§ Required work
Go through the data and retrieve each line that includes the string "examined".

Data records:
☆ ☆ ☆ ☆ ☆

### src/rtl/serial_magnitude_comparator.sv
// Bit-serial unsigned magnitude comparator.
// The operands are captured on start and compared MSB first, one bit pair
// per clock. The comparison stops at the first bit pair that differs.
// State table:
//   IDLE  | waiting for start; results from the last comparison are held
//   SHIFT | comparing one bit pair per cycle, MSB first
module serial_magnitude_comparator #(
    parameter int WIDTH = 8
) (
    input  logic                           clk,
    input  logic                           rst_n,
    input  logic                           start,
    input  logic [WIDTH-1:0]               a_in,
    input  logic [WIDTH-1:0]               b_in,
    output logic                           busy,
    output logic                           done,
    output logic                           g,
    output logic                           e,
    output logic                           l,
    output logic [$clog2(WIDTH+1)-1:0]     bits_used
);

    localparam int CW = $clog2(WIDTH + 1);
    localparam logic [CW-1:0] WIDTH_C = CW'(WIDTH);
    localparam logic [CW-1:0] ONE_C   = CW'(1);

    typedef enum logic {
        IDLE  = 1'b0,
        SHIFT = 1'b1
    } state_t;

    state_t            state_q, state_d;
    logic [WIDTH-1:0]  a_q, a_d;
    logic [WIDTH-1:0]  b_q, b_d;
    logic [CW-1:0]     cnt_q, cnt_d;
    logic              done_q, done_d;
    logic              g_q, g_d;
    logic              e_q, e_d;
    logic              l_q, l_d;
    logic [CW-1:0]     used_q, used_d;

    // Register all state; reset leaves an "equal" result with nothing examined.
    always_ff @(posedge clk) begin
        if (!rst_n) begin
            state_q <= IDLE;
            a_q     <= '0;
            b_q     <= '0;
            cnt_q   <= '0;
            done_q  <= 1'b0;
            g_q     <= 1'b0;
            e_q     <= 1'b1;
            l_q     <= 1'b0;
            used_q  <= '0;
        end else begin
            state_q <= state_d;
            a_q     <= a_d;
            b_q     <= b_d;
            cnt_q   <= cnt_d;
            done_q  <= done_d;
            g_q     <= g_d;
            e_q     <= e_d;
            l_q     <= l_d;
            used_q  <= used_d;
        end
    end

    // Next-state logic: capture on start, then compare/shift until a decision.
    always_comb begin
        state_d = state_q;
        a_d     = a_q;
        b_d     = b_q;
        cnt_d   = cnt_q;
        done_d  = 1'b0;
        g_d     = g_q;
        e_d     = e_q;
        l_d     = l_q;
        used_d  = used_q;

        case (state_q)
            IDLE: begin
                if (start) begin
                    a_d     = a_in;
                    b_d     = b_in;
                    cnt_d   = WIDTH_C;
                    state_d = SHIFT;
                end
            end
            SHIFT: begin
                a_d   = a_q << 1;
                b_d   = b_q << 1;
                cnt_d = cnt_q - ONE_C;
                if (a_q[WIDTH-1] != b_q[WIDTH-1]) begin
                    // Pairs examined so far = WIDTH - remaining + 1.
                    g_d     = a_q[WIDTH-1];
                    e_d     = 1'b0;
                    l_d     = b_q[WIDTH-1];
                    used_d  = WIDTH_C - cnt_q + ONE_C;
                    done_d  = 1'b1;
                    state_d = IDLE;
                end else if (cnt_q == ONE_C) begin
                    g_d     = 1'b0;
                    e_d     = 1'b1;
                    l_d     = 1'b0;
                    used_d  = WIDTH_C;
                    done_d  = 1'b1;
                    state_d = IDLE;
                end
            end
            default: begin
                state_d = IDLE;
            end
        endcase
    end

    assign busy      = (state_q == SHIFT);
    assign done      = done_q;
    assign g         = g_q;
    assign e         = e_q;
    assign l         = l_q;
    assign bits_used = used_q;

endmodule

☆ ☆ ☆ ☆ ☆

§ Response
    // Register all state; reset leaves an "equal" result with nothing examined.
                    // Pairs examined so far = WIDTH - remaining + 1.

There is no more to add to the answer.